⟨

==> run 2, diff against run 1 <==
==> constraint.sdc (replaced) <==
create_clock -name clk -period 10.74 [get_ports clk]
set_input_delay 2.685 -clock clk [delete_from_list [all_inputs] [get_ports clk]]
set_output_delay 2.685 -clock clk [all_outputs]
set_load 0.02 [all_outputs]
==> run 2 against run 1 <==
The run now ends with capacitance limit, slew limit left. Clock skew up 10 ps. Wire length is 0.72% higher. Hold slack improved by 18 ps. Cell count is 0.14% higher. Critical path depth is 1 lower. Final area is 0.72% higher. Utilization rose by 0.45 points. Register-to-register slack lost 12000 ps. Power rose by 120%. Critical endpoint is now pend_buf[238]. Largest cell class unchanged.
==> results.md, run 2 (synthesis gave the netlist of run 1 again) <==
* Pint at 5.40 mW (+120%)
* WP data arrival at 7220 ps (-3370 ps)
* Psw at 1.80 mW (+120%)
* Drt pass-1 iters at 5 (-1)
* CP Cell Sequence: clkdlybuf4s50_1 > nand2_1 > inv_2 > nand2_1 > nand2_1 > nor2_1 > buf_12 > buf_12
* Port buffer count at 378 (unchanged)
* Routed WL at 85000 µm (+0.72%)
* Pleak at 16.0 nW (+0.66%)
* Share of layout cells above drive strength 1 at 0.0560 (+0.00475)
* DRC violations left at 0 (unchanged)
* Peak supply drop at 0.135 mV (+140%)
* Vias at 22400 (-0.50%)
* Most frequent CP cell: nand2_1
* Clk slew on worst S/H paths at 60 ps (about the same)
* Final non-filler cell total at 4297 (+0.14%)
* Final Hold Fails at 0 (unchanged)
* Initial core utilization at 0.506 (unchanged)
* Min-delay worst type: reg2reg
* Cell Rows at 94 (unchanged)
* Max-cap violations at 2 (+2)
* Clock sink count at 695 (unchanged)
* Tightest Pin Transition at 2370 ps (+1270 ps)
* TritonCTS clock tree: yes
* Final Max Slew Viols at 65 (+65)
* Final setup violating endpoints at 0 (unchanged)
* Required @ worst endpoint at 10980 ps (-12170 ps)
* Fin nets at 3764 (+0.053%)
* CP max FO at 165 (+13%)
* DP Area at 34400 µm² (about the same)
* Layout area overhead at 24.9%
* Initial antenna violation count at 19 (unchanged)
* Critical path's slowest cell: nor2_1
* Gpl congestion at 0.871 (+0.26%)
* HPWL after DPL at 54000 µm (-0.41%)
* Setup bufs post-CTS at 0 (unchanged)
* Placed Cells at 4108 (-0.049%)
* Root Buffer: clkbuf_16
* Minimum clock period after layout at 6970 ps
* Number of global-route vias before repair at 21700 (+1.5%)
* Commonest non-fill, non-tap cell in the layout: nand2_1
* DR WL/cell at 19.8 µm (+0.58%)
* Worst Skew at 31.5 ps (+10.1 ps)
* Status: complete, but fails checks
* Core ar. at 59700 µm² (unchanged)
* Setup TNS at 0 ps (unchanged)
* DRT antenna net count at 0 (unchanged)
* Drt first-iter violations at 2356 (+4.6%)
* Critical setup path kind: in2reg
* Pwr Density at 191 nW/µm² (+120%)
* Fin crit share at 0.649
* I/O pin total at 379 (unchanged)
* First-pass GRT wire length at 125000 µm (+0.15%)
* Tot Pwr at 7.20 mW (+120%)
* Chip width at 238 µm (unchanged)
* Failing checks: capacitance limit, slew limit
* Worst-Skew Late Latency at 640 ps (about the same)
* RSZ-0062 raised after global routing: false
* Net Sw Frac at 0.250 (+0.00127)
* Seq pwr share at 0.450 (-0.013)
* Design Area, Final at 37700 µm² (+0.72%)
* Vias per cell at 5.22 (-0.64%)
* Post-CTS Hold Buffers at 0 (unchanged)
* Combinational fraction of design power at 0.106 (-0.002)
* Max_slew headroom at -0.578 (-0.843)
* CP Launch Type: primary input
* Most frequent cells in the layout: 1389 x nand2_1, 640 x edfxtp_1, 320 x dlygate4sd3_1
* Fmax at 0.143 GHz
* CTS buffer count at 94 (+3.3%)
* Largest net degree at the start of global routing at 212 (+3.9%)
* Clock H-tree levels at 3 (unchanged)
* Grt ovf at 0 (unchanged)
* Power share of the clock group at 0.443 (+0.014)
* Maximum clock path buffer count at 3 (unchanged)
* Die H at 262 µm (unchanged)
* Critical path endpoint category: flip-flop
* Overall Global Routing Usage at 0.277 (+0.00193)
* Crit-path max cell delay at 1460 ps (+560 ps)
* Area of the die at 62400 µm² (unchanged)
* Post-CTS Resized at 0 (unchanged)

⟩

Give the data back in full, exactly as written.

==> run 2, diff against run 1 <==
==> constraint.sdc (replaced) <==
create_clock -name clk -period 10.74 [get_ports clk]
set_input_delay 2.685 -clock clk [delete_from_list [all_inputs] [get_ports clk]]
set_output_delay 2.685 -clock clk [all_outputs]
set_load 0.02 [all_outputs]
==> run 2 against run 1 <==
The run now ends with capacitance limit, slew limit left. Clock skew up 10 ps. Wire length is 0.72% higher. Hold slack improved by 18 ps. Cell count is 0.14% higher. Critical path depth is 1 lower. Final area is 0.72% higher. Utilization rose by 0.45 points. Register-to-register slack lost 12000 ps. Power rose by 120%. Critical endpoint is now pend_buf[238]. Largest cell class unchanged.
==> results.md, run 2 (synthesis gave the netlist of run 1 again) <==
* Pint at 5.40 mW (+120%)
* WP data arrival at 7220 ps (-3370 ps)
* Psw at 1.80 mW (+120%)
* Drt pass-1 iters at 5 (-1)
* CP Cell Sequence: clkdlybuf4s50_1 > nand2_1 > inv_2 > nand2_1 > nand2_1 > nor2_1 > buf_12 > buf_12
* Port buffer count at 378 (unchanged)
* Routed WL at 85000 µm (+0.72%)
* Pleak at 16.0 nW (+0.66%)
* Share of layout cells above drive strength 1 at 0.0560 (+0.00475)
* DRC violations left at 0 (unchanged)
* Peak supply drop at 0.135 mV (+140%)
* Vias at 22400 (-0.50%)
* Most frequent CP cell: nand2_1
* Clk slew on worst S/H paths at 60 ps (about the same)
* Final non-filler cell total at 4297 (+0.14%)
* Final Hold Fails at 0 (unchanged)
* Initial core utilization at 0.506 (unchanged)
* Min-delay worst type: reg2reg
* Cell Rows at 94 (unchanged)
* Max-cap violations at 2 (+2)
* Clock sink count at 695 (unchanged)
* Tightest Pin Transition at 2370 ps (+1270 ps)
* TritonCTS clock tree: yes
* Final Max Slew Viols at 65 (+65)
* Final setup violating endpoints at 0 (unchanged)
* Required @ worst endpoint at 10980 ps (-12170 ps)
* Fin nets at 3764 (+0.053%)
* CP max FO at 165 (+13%)
* DP Area at 34400 µm² (about the same)
* Layout area overhead at 24.9%
* Initial antenna violation count at 19 (unchanged)
* Critical path's slowest cell: nor2_1
* Gpl congestion at 0.871 (+0.26%)
* HPWL after DPL at 54000 µm (-0.41%)
* Setup bufs post-CTS at 0 (unchanged)
* Placed Cells at 4108 (-0.049%)
* Root Buffer: clkbuf_16
* Minimum clock period after layout at 6970 ps
* Number of global-route vias before repair at 21700 (+1.5%)
* Commonest non-fill, non-tap cell in the layout: nand2_1
* DR WL/cell at 19.8 µm (+0.58%)
* Worst Skew at 31.5 ps (+10.1 ps)
* Status: complete, but fails checks
* Core ar. at 59700 µm² (unchanged)
* Setup TNS at 0 ps (unchanged)
* DRT antenna net count at 0 (unchanged)
* Drt first-iter violations at 2356 (+4.6%)
* Critical setup path kind: in2reg
* Pwr Density at 191 nW/µm² (+120%)
* Fin crit share at 0.649
* I/O pin total at 379 (unchanged)
* First-pass GRT wire length at 125000 µm (+0.15%)
* Tot Pwr at 7.20 mW (+120%)
* Chip width at 238 µm (unchanged)
* Failing checks: capacitance limit, slew limit
* Worst-Skew Late Latency at 640 ps (about the same)
* RSZ-0062 raised after global routing: false
* Net Sw Frac at 0.250 (+0.00127)
* Seq pwr share at 0.450 (-0.013)
* Design Area, Final at 37700 µm² (+0.72%)
* Vias per cell at 5.22 (-0.64%)
* Post-CTS Hold Buffers at 0 (unchanged)
* Combinational fraction of design power at 0.106 (-0.002)
* Max_slew headroom at -0.578 (-0.843)
* CP Launch Type: primary input
* Most frequent cells in the layout: 1389 x nand2_1, 640 x edfxtp_1, 320 x dlygate4sd3_1
* Fmax at 0.143 GHz
* CTS buffer count at 94 (+3.3%)
* Largest net degree at the start of global routing at 212 (+3.9%)
* Clock H-tree levels at 3 (unchanged)
* Grt ovf at 0 (unchanged)
* Power share of the clock group at 0.443 (+0.014)
* Maximum clock path buffer count at 3 (unchanged)
* Die H at 262 µm (unchanged)
* Critical path endpoint category: flip-flop
* Overall Global Routing Usage at 0.277 (+0.00193)
* Crit-path max cell delay at 1460 ps (+560 ps)
* Area of the die at 62400 µm² (unchanged)
* Post-CTS Resized at 0 (unchanged)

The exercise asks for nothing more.